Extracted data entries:
--- START ---
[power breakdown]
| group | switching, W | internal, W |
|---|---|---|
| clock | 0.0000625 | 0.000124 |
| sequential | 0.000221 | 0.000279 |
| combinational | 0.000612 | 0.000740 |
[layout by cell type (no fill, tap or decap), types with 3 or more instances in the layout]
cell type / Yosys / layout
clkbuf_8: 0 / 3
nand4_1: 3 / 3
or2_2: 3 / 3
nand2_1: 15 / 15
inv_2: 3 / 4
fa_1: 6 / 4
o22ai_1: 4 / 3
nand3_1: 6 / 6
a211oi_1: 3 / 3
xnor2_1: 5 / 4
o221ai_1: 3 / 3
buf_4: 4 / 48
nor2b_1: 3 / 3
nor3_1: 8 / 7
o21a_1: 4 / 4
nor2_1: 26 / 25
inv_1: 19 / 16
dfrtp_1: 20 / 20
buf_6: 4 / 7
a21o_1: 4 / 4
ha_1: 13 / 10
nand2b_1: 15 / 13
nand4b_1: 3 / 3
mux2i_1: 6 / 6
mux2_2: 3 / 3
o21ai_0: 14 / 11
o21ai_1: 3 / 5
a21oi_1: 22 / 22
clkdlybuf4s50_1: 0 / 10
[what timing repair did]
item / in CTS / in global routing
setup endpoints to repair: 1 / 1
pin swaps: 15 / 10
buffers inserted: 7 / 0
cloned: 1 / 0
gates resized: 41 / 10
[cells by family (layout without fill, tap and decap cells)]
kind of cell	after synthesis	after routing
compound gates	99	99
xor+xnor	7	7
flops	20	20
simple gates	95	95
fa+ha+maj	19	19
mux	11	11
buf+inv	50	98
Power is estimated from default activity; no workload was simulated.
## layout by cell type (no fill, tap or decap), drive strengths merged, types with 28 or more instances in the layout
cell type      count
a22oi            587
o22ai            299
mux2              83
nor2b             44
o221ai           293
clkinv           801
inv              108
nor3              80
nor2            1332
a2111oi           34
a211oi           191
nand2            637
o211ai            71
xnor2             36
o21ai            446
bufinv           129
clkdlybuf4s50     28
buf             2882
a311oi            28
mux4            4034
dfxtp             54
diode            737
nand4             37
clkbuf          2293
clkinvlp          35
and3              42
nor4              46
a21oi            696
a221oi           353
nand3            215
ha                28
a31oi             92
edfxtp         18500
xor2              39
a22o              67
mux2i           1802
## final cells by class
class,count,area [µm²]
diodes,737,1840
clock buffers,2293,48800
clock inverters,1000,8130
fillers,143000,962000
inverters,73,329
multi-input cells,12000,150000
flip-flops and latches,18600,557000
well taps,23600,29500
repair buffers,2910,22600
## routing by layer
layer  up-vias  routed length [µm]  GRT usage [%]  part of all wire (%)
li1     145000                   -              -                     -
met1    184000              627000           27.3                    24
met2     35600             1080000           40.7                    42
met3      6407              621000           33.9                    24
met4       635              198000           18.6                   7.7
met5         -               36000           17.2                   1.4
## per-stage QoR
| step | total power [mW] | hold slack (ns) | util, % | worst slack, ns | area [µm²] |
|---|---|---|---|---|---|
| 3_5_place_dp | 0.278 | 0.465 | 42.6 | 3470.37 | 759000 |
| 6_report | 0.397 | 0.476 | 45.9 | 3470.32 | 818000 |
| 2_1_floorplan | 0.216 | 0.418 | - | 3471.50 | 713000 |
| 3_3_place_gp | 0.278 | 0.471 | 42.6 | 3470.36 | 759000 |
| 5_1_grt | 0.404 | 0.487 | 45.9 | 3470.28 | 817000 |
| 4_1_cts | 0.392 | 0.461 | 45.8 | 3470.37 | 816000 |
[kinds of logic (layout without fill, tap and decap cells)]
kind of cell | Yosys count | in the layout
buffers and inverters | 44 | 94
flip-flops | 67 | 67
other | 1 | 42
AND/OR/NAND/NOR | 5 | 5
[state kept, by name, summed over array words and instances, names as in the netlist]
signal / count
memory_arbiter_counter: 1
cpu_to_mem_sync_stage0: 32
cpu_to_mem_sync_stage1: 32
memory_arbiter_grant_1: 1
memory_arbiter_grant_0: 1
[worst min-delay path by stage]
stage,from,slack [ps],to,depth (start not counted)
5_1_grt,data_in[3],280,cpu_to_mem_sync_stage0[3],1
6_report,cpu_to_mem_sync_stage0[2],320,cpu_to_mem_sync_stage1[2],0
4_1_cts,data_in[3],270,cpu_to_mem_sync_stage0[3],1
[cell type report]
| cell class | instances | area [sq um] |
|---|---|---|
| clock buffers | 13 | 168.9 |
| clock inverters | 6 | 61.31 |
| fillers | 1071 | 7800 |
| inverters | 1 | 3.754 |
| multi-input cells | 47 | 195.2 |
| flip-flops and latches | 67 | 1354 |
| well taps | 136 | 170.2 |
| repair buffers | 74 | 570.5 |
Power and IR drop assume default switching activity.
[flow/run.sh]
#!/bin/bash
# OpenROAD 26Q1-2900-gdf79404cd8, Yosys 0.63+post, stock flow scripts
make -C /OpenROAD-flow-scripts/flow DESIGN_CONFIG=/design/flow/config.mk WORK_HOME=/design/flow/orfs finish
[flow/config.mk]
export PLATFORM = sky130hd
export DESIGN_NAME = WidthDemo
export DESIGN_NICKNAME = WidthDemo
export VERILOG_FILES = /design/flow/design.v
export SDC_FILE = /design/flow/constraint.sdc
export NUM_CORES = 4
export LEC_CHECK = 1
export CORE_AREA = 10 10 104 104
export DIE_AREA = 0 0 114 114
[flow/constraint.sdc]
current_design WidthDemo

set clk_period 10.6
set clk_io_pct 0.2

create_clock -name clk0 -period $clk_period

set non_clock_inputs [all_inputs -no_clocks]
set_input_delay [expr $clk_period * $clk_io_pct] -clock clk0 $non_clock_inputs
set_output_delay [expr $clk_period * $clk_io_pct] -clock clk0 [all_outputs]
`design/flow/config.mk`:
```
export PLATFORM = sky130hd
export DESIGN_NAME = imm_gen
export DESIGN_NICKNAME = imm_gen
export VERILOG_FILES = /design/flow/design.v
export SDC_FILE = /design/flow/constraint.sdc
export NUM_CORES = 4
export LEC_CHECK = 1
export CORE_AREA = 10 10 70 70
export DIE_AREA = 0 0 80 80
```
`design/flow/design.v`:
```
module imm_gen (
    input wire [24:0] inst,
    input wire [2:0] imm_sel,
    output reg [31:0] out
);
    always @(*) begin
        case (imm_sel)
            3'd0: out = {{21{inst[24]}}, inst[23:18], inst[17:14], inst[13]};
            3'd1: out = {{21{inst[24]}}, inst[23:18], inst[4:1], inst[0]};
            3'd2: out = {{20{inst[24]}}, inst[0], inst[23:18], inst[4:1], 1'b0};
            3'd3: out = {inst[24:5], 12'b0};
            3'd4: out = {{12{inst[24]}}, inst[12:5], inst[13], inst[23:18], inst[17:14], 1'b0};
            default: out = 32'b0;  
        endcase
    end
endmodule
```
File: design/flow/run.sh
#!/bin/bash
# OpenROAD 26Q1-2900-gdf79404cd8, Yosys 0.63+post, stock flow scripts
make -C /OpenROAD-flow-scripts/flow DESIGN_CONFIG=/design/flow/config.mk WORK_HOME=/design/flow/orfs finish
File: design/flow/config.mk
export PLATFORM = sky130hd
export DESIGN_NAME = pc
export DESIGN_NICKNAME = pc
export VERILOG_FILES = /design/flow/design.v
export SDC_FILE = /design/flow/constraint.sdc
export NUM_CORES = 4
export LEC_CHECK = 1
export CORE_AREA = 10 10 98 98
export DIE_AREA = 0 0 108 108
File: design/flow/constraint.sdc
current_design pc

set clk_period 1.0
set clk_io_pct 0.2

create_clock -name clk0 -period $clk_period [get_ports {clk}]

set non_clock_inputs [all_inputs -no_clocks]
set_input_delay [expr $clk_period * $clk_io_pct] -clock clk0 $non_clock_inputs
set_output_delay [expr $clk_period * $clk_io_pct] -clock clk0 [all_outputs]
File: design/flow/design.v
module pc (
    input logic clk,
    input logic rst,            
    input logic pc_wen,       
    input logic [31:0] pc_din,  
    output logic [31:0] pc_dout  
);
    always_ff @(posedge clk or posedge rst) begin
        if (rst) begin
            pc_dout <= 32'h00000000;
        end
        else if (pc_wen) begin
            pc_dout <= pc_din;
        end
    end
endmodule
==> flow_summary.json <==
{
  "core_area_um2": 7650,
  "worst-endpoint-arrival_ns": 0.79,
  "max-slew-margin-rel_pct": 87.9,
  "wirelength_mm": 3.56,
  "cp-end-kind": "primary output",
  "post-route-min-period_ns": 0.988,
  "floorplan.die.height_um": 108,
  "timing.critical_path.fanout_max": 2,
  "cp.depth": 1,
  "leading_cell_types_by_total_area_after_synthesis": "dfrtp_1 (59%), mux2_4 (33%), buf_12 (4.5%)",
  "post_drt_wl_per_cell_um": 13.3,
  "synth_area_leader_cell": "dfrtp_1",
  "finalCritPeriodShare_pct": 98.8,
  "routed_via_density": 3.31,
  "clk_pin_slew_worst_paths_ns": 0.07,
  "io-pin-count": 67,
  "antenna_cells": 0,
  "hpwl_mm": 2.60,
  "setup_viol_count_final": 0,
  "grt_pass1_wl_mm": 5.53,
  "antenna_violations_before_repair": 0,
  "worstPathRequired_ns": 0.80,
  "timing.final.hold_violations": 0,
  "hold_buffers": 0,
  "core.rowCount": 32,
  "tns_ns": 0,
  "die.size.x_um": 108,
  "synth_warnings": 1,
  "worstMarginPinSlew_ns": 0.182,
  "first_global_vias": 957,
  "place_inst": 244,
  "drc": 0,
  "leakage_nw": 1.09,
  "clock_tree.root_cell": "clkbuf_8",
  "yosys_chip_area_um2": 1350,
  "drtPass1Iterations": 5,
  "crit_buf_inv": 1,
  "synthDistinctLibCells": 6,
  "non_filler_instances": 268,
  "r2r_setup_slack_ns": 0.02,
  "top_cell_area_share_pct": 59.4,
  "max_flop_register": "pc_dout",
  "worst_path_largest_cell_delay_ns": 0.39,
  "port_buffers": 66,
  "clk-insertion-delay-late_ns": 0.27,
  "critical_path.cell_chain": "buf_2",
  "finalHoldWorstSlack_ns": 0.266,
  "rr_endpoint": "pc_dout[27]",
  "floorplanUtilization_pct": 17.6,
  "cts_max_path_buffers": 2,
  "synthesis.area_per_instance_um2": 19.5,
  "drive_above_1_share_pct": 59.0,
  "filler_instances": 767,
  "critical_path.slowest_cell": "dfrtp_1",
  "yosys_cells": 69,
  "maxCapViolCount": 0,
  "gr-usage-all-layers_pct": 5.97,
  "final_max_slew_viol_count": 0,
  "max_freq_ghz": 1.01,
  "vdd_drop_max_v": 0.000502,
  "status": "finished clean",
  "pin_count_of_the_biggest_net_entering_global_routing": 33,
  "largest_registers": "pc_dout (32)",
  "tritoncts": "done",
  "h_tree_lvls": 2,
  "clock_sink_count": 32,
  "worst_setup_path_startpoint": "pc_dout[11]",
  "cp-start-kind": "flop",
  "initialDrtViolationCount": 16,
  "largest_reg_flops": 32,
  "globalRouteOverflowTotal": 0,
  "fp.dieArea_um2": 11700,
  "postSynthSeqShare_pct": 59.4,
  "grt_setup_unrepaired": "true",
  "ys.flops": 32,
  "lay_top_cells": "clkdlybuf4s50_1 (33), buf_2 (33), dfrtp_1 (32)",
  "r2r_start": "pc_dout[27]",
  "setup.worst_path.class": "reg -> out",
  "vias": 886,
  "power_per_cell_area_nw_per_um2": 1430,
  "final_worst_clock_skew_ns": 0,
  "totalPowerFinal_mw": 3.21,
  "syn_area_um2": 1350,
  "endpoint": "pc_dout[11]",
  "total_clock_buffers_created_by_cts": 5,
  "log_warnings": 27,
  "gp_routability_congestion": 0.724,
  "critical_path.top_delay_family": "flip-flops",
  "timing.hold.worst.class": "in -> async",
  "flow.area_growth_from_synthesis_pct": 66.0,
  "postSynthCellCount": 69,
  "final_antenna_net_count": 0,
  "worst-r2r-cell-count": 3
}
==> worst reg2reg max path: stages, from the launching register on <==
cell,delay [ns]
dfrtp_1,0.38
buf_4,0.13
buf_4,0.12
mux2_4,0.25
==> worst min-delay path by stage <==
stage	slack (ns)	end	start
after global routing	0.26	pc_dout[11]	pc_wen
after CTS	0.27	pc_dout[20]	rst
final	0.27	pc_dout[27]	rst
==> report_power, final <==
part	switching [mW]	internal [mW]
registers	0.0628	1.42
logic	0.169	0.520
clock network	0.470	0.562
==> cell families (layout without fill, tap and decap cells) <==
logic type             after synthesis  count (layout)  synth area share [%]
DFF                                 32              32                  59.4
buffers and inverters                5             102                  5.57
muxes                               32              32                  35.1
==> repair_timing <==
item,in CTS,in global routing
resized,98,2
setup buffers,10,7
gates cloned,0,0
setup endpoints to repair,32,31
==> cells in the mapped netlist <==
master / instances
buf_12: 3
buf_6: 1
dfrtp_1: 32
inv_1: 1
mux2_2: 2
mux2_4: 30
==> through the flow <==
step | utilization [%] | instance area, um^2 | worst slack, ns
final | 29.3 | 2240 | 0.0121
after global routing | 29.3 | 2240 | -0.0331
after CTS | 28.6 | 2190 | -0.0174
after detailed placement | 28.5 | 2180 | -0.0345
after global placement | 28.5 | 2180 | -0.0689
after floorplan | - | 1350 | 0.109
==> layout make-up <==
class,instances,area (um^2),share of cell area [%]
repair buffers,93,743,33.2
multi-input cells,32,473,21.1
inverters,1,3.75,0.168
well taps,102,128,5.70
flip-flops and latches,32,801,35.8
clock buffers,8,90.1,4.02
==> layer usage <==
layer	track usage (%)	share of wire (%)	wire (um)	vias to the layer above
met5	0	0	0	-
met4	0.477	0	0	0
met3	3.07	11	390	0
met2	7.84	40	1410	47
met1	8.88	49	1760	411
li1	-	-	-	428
--- END ---
**WHAT YOU WILL DO:** For each line of the entries that contains the word "fillers", make a copy.

**RESPONSE TO THE TASK:**
fillers,143000,962000
| fillers | 1071 | 7800 |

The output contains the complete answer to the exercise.